Task directions. Work through the data below and copy out every line where "instances" is found.

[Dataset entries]
- Opening Delimiter -

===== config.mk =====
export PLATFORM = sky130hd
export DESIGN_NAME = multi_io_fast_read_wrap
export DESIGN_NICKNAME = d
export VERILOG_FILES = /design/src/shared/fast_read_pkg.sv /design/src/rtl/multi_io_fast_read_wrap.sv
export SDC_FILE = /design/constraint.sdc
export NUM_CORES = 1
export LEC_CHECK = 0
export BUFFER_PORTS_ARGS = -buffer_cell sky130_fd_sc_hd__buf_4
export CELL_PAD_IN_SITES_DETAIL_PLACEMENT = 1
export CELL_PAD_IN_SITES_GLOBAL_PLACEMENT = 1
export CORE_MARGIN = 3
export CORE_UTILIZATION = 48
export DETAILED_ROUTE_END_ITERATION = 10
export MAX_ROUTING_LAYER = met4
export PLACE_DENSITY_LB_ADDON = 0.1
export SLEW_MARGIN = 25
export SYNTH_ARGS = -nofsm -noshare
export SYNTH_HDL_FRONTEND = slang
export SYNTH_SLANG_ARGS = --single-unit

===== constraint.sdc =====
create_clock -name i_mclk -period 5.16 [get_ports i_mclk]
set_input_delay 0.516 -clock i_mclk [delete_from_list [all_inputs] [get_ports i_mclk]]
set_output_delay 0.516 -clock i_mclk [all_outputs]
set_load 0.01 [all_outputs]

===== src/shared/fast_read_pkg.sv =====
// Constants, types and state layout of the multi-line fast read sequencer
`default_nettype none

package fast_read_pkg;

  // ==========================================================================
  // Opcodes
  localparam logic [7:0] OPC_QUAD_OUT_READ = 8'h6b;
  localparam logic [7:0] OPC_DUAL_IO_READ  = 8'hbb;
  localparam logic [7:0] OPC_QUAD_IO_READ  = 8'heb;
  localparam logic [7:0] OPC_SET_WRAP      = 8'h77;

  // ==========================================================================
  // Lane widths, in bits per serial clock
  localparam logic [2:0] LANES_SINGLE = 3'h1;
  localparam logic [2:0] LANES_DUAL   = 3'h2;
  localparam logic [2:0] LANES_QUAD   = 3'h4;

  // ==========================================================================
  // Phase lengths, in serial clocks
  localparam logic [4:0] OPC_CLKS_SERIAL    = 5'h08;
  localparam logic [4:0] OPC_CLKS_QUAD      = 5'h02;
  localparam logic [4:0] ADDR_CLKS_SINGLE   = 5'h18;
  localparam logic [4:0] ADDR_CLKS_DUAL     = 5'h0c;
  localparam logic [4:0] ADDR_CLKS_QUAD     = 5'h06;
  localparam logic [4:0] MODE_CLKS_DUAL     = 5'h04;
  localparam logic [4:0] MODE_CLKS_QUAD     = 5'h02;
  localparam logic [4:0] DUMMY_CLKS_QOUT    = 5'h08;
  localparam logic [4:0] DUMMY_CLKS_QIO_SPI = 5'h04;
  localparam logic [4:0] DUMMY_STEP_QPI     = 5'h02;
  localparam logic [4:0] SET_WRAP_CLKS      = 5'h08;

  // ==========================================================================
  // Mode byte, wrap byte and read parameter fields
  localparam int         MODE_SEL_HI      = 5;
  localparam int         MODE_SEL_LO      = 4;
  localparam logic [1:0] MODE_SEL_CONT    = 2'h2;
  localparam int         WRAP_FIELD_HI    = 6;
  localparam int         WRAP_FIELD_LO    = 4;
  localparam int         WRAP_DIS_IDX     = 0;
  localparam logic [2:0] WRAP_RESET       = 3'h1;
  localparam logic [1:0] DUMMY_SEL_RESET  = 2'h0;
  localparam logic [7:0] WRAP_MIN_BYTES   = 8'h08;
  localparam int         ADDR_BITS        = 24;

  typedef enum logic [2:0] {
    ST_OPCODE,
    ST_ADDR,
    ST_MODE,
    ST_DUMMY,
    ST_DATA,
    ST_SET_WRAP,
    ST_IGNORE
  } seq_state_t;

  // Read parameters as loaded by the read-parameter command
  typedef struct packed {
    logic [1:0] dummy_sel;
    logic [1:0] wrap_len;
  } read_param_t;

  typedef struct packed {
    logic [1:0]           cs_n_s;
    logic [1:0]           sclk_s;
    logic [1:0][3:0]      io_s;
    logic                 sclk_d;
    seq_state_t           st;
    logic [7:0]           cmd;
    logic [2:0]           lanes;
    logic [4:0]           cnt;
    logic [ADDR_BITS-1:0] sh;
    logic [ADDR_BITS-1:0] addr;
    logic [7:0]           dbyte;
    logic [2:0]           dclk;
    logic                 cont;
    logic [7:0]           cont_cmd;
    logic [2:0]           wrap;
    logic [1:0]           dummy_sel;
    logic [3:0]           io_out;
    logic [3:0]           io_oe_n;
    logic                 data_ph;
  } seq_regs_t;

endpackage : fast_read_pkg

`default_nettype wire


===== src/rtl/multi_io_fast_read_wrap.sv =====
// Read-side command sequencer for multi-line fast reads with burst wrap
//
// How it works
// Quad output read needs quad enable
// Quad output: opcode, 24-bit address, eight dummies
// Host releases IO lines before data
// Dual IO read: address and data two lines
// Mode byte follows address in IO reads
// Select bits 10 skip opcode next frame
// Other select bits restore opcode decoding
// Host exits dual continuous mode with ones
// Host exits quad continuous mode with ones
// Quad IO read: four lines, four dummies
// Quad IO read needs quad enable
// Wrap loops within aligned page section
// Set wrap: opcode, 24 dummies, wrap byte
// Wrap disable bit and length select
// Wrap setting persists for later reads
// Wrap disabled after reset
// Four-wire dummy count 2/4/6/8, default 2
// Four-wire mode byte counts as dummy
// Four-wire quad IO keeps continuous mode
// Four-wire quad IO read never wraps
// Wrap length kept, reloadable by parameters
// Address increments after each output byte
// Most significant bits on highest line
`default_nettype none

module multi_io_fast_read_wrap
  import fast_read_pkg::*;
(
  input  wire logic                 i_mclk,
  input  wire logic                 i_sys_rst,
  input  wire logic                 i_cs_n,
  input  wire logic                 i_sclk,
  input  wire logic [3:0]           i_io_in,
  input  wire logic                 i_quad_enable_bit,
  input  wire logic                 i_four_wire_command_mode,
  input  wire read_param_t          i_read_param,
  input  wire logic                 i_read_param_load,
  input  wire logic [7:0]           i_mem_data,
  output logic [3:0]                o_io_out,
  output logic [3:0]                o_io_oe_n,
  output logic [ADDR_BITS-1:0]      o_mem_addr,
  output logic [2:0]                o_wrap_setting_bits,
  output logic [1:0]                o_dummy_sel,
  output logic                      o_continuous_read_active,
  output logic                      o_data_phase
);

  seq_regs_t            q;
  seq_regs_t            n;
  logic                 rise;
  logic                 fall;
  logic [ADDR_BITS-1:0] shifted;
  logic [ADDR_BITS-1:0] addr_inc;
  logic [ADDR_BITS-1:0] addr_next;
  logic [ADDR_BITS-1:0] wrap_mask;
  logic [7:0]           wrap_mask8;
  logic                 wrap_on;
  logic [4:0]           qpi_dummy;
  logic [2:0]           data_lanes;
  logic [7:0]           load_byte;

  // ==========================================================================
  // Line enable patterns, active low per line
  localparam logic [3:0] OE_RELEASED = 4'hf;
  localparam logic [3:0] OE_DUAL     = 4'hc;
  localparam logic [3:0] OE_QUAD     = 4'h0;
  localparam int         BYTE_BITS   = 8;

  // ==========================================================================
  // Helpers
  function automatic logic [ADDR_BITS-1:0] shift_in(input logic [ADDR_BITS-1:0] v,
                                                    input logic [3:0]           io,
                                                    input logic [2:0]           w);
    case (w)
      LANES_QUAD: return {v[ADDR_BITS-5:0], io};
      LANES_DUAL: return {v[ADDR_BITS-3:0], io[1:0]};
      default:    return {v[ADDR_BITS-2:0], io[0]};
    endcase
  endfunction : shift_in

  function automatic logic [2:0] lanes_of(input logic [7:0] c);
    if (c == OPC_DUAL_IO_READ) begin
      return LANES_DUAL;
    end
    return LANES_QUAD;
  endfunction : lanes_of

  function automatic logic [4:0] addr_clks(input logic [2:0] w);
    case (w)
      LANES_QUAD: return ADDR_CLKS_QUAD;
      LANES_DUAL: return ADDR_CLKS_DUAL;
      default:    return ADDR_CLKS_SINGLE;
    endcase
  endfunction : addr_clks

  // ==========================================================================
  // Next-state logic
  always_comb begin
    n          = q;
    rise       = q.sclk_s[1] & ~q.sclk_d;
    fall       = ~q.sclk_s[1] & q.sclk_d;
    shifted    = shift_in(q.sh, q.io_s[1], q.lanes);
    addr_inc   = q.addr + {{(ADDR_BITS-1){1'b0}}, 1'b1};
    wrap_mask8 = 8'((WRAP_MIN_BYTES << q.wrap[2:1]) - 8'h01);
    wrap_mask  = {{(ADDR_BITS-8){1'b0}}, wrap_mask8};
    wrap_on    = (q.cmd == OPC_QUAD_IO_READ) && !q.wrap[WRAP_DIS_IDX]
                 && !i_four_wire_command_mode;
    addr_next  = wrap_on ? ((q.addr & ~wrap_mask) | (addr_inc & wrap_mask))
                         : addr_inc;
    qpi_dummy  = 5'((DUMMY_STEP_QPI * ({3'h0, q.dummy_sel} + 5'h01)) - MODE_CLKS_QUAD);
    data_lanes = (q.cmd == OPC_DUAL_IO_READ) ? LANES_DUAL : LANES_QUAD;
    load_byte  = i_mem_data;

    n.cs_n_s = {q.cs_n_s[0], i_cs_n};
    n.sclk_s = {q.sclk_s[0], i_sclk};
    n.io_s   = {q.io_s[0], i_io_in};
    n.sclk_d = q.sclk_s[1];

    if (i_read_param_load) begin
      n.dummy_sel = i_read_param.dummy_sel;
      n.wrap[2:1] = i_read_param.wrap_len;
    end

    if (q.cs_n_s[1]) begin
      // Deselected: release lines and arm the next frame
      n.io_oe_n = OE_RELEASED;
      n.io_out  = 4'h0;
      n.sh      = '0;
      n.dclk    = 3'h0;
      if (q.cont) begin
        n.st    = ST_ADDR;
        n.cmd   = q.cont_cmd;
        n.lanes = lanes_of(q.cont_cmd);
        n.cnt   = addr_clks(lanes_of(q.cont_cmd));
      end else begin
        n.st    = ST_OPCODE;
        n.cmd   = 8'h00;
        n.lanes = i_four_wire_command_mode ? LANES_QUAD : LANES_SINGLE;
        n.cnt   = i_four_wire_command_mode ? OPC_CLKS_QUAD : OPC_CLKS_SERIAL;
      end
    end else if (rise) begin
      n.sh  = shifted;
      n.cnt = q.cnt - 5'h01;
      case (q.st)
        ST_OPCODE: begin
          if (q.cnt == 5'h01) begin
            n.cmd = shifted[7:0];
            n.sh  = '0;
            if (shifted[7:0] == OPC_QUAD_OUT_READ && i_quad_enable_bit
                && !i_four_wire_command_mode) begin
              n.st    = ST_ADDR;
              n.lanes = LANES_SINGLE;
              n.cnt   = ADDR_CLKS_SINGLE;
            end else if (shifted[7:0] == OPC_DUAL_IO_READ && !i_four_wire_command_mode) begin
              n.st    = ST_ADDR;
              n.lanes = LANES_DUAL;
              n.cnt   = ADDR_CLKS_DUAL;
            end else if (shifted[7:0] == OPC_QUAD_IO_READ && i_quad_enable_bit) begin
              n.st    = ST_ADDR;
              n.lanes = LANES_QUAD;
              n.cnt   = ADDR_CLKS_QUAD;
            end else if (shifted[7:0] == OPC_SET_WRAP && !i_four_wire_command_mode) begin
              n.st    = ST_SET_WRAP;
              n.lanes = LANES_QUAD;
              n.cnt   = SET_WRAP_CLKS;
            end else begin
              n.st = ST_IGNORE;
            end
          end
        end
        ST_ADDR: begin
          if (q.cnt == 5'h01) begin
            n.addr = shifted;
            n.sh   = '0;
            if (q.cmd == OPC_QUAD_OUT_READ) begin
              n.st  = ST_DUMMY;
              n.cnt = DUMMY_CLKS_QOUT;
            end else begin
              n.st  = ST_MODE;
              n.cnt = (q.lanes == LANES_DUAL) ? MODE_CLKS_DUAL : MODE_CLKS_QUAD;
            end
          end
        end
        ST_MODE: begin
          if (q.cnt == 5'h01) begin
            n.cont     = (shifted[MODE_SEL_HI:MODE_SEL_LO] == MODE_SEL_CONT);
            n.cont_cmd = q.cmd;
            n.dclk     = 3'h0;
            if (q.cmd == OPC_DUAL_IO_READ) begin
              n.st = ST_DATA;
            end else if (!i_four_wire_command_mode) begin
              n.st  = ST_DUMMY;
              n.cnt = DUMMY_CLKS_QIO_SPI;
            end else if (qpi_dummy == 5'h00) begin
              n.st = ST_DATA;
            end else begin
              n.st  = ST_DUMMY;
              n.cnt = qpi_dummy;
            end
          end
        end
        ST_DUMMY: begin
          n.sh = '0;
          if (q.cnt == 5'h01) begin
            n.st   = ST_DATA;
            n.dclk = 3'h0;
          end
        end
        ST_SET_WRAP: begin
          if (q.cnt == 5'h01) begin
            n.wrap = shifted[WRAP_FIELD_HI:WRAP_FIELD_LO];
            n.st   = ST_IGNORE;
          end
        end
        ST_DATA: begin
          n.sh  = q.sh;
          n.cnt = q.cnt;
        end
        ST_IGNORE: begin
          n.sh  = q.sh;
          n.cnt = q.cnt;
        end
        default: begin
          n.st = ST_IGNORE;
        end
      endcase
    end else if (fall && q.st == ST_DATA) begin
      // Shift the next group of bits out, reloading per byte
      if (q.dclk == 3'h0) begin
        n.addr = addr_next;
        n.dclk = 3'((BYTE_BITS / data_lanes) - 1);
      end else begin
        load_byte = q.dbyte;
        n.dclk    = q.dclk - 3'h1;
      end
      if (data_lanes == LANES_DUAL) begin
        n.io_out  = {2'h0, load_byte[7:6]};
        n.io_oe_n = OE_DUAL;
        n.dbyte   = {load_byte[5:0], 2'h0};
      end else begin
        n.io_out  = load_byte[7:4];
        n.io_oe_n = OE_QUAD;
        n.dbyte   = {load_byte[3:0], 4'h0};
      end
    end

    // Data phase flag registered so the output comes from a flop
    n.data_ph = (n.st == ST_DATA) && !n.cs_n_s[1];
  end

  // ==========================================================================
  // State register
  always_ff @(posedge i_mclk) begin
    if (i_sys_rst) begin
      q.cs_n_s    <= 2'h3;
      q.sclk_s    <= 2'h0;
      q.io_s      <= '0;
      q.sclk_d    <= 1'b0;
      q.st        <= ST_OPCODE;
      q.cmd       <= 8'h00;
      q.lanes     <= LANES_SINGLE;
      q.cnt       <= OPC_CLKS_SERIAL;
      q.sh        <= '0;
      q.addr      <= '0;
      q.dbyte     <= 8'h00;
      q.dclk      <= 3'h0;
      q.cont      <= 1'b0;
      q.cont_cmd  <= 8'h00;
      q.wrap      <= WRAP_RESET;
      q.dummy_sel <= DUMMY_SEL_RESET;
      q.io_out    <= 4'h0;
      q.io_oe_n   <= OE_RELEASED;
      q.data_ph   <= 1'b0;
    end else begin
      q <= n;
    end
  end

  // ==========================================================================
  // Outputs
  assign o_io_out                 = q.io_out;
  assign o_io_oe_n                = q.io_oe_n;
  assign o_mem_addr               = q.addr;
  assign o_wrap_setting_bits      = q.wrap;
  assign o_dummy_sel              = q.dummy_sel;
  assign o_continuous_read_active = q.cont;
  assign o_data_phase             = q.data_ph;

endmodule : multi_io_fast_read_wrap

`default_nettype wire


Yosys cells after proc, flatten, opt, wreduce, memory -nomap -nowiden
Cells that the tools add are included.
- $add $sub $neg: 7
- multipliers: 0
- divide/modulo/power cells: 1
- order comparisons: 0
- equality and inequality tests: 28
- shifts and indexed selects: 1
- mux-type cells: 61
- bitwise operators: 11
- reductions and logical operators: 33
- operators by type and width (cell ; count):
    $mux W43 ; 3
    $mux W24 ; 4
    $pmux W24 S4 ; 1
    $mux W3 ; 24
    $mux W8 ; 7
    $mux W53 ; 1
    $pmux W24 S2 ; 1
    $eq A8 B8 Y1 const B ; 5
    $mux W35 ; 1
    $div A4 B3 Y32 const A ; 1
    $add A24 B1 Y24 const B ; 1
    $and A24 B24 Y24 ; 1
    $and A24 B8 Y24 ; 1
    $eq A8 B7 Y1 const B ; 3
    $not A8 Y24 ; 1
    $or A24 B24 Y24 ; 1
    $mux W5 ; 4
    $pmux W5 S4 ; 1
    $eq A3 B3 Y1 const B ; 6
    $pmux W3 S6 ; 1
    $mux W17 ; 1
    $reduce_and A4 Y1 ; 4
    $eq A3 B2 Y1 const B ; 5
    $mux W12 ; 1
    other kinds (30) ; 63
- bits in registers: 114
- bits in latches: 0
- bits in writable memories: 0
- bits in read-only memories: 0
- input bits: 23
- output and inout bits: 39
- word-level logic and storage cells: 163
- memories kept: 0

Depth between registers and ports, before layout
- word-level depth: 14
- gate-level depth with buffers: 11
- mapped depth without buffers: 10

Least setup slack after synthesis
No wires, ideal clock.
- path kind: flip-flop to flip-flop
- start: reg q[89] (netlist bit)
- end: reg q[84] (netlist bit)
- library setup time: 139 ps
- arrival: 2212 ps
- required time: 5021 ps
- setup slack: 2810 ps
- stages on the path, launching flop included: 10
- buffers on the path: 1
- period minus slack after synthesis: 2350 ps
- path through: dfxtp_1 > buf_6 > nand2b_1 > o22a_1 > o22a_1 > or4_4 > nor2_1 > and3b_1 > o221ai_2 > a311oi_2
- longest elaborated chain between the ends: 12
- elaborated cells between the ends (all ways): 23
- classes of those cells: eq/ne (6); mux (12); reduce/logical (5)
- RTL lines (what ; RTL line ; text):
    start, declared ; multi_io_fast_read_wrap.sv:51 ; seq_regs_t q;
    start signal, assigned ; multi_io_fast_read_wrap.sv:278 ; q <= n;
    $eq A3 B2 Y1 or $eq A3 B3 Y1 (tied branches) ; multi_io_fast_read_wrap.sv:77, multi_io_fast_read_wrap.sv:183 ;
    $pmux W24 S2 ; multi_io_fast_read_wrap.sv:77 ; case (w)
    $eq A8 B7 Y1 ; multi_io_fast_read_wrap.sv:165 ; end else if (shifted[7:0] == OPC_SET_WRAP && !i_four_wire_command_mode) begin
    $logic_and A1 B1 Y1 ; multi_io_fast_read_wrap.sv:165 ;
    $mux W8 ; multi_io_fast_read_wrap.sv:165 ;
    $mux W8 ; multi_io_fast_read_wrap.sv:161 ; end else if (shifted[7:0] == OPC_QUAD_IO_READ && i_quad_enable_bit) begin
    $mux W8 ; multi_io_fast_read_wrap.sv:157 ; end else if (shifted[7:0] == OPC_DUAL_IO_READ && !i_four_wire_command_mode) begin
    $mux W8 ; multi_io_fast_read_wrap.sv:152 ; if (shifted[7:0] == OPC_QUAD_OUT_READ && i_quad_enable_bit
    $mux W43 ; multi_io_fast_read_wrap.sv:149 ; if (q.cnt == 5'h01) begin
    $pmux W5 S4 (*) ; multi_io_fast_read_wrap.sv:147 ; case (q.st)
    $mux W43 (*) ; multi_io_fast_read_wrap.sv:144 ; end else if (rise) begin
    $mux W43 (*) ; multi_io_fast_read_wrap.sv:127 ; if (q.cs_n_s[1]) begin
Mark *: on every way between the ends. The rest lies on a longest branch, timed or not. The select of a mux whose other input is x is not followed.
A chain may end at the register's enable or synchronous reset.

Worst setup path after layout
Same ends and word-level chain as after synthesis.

- Closing Delimiter -
- Opening Delimiter -

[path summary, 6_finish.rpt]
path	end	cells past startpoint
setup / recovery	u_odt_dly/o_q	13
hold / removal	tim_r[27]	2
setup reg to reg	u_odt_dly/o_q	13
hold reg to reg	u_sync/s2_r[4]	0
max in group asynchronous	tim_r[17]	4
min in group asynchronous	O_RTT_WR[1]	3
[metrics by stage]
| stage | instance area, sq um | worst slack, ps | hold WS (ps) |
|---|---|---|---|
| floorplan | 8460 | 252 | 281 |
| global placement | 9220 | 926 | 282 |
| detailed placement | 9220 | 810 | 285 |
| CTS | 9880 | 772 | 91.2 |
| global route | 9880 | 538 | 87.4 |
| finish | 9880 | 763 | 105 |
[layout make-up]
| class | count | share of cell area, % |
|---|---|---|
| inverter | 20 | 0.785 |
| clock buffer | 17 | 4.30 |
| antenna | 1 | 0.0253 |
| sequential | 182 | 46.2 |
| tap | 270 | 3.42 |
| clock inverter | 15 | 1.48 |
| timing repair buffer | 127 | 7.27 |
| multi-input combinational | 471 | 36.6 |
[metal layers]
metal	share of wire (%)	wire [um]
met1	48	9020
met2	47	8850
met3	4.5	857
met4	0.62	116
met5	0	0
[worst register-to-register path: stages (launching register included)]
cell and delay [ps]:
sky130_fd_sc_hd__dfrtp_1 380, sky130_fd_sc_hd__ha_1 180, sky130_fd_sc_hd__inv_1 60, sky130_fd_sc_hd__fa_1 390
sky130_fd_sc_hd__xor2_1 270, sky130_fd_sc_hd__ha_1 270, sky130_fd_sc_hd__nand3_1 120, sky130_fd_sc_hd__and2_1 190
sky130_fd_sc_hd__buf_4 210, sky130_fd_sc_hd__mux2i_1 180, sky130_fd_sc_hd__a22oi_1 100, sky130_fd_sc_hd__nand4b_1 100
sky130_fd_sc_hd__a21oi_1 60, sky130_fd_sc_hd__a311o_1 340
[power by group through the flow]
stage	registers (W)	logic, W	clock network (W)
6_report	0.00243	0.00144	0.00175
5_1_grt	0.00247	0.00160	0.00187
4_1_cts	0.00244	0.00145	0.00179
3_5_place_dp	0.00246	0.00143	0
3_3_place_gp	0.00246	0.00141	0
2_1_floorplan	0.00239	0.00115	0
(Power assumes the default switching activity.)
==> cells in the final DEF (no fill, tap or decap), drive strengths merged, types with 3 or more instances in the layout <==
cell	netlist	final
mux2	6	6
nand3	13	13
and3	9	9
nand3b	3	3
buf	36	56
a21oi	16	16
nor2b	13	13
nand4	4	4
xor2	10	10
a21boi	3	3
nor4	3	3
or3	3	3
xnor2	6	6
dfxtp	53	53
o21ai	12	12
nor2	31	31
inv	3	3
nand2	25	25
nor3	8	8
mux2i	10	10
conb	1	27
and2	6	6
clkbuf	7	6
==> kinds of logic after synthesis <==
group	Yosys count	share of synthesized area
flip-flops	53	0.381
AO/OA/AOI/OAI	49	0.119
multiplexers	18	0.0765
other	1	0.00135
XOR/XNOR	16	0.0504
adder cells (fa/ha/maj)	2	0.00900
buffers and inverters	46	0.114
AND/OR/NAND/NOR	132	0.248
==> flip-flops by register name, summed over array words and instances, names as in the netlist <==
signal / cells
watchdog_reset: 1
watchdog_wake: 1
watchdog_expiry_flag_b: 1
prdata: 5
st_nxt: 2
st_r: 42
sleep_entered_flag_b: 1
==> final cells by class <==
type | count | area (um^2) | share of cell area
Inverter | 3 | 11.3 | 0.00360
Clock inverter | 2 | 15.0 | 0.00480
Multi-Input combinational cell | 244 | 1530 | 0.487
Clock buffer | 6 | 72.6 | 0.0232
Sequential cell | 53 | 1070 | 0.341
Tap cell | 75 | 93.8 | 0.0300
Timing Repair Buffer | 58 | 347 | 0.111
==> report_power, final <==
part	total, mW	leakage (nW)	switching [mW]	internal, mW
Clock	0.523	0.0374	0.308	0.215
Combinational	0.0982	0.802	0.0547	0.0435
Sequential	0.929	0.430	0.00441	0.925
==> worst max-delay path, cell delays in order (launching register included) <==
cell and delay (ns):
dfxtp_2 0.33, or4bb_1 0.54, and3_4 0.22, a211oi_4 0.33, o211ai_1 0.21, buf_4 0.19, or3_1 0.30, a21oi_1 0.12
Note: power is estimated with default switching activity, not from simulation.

- Closing Delimiter -

Written response.
==> cells in the final DEF (no fill, tap or decap), drive strengths merged, types with 3 or more instances in the layout <==
==> flip-flops by register name, summed over array words and instances, names as in the netlist <==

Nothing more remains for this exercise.